Are there any special rules or regulations regarding tobacco product excise taxes in my state?

No municipality will collect or charge any special tax on cigarettes. While excise taxes on tobacco increase prices and reduce consumption, the tobacco industry may transfer the tax to more expensive products and offer coupons and price discounts to ensure that lower-priced products remain available. Six states (Arizona, Kentucky, Maine, Pennsylvania, Texas and Vermont): Guam, the Marshall Islands and Palau impose taxes per ounce. The persistence of lower-priced products, disproportionately purchased by low-income smokers, in jurisdictions with high excise taxes is an Achilles' heel of tobacco tax policy.

However, the increase in excise taxes creates new sources of income that can be used to increase staffing and expand tax administration systems. After a tax increase, many tobacco users reduce their consumption; a study conducted after a tax increase in Australia revealed that 47.5% of smokers reduced or tried to quit smoking. We propose that increasing excise taxes will be more effective in reducing the persistence of lower-priced products and income disparities between smokers when taxes are designed to frequently and substantially increase prices for all products and are combined with (a) laws on minimum prices and (b) prohibitions on coupons, discounts and other promotions. The transfer of differential taxes between premium brands and discount brands is another way in which the tobacco industry offsets the impact of the increase in excise taxes.
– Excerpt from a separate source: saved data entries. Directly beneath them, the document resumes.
[src/vidin_cfg.svh]
/*
 * widths of the video word, position counters and frame address,
 * plus the decoder bus constants: device address, phase length
 * and the length of the configuration table
 */
`ifndef VIDIN_CFG_SVH
`define VIDIN_CFG_SVH

// video stream from the decoder
`define VIDIN_VPO_W 16

// column and line counters
`define VIDIN_HORIZ_W 10
`define VIDIN_VERT_W 8

// frame address presented with each kept pixel
`define VIDIN_ADDR_W 19

// write address of the decoder, first byte of every write
`define VIDIN_IIC_DEV_ADDR 8'h48

// clock cycles per bus phase
`define VIDIN_IIC_PHASE_CYCLES 4

// number of (sub-address, data) pairs sent after reset
`define VIDIN_IIC_NUM_WRITES 13

`endif

[src/vidin_pkg.sv]
/*
 * video word views, pixel and position records,
 * and the register write carried to the bus master
 */
`include "vidin_cfg.svh"

package vidin_pkg;

   // word sampled while cref is high
   typedef struct packed {
      logic [4:0] red_hi;
      logic [2:0] green_hi;
      logic [2:0] red_lo;
      logic [1:0] green_lo;
      logic [2:0] blue_lo;
   } vpo_hi_s;

   // word sampled while cref is low, upper byte carries nothing
   typedef struct packed {
      logic [7:0] unused;
      logic [2:0] green_mid;
      logic [4:0] blue_hi;
   } vpo_lo_s;

   typedef union packed {
      vpo_hi_s hi;
      vpo_lo_s lo;
   } vpo_word_u;

   typedef struct packed {
      logic [7:0] red;
      logic [7:0] green;
      logic [7:0] blue;
   } rgb_pixel_s;

   typedef struct packed {
      logic [`VIDIN_VERT_W-1:0]  vert;
      logic                      field;
      logic [`VIDIN_HORIZ_W-1:0] horiz;
   } pixel_pos_s;

   typedef struct packed {
      logic [7:0] sub_addr;
      logic [7:0] data;
   } iic_write_s;

endpackage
In the STATE System, excise taxes on tobacco products are included for combustible and fireproof (smokeless) tobacco. They can easily offset the impact of excise taxes by using price reduction strategies and varying the transfer of taxes depending on price segments. Twenty-one states and Puerto Rico have defined special taxes on certain types of non-combustible tobacco, such as chewing tobacco and dry and wet tobacco. While excise taxes on cigarettes are arguably the best and most commonly used policy to increase cigarette prices, taxes are only one component of retail cigarette prices.

They can also use counterfeit tobacco that is manufactured or imported into the United States without any tax payments to sell it at a reduced price to consumers. There are five types of products within the non-combustible tobacco category, and states can tax all products equally under a broad definition or separately, citing specific product types.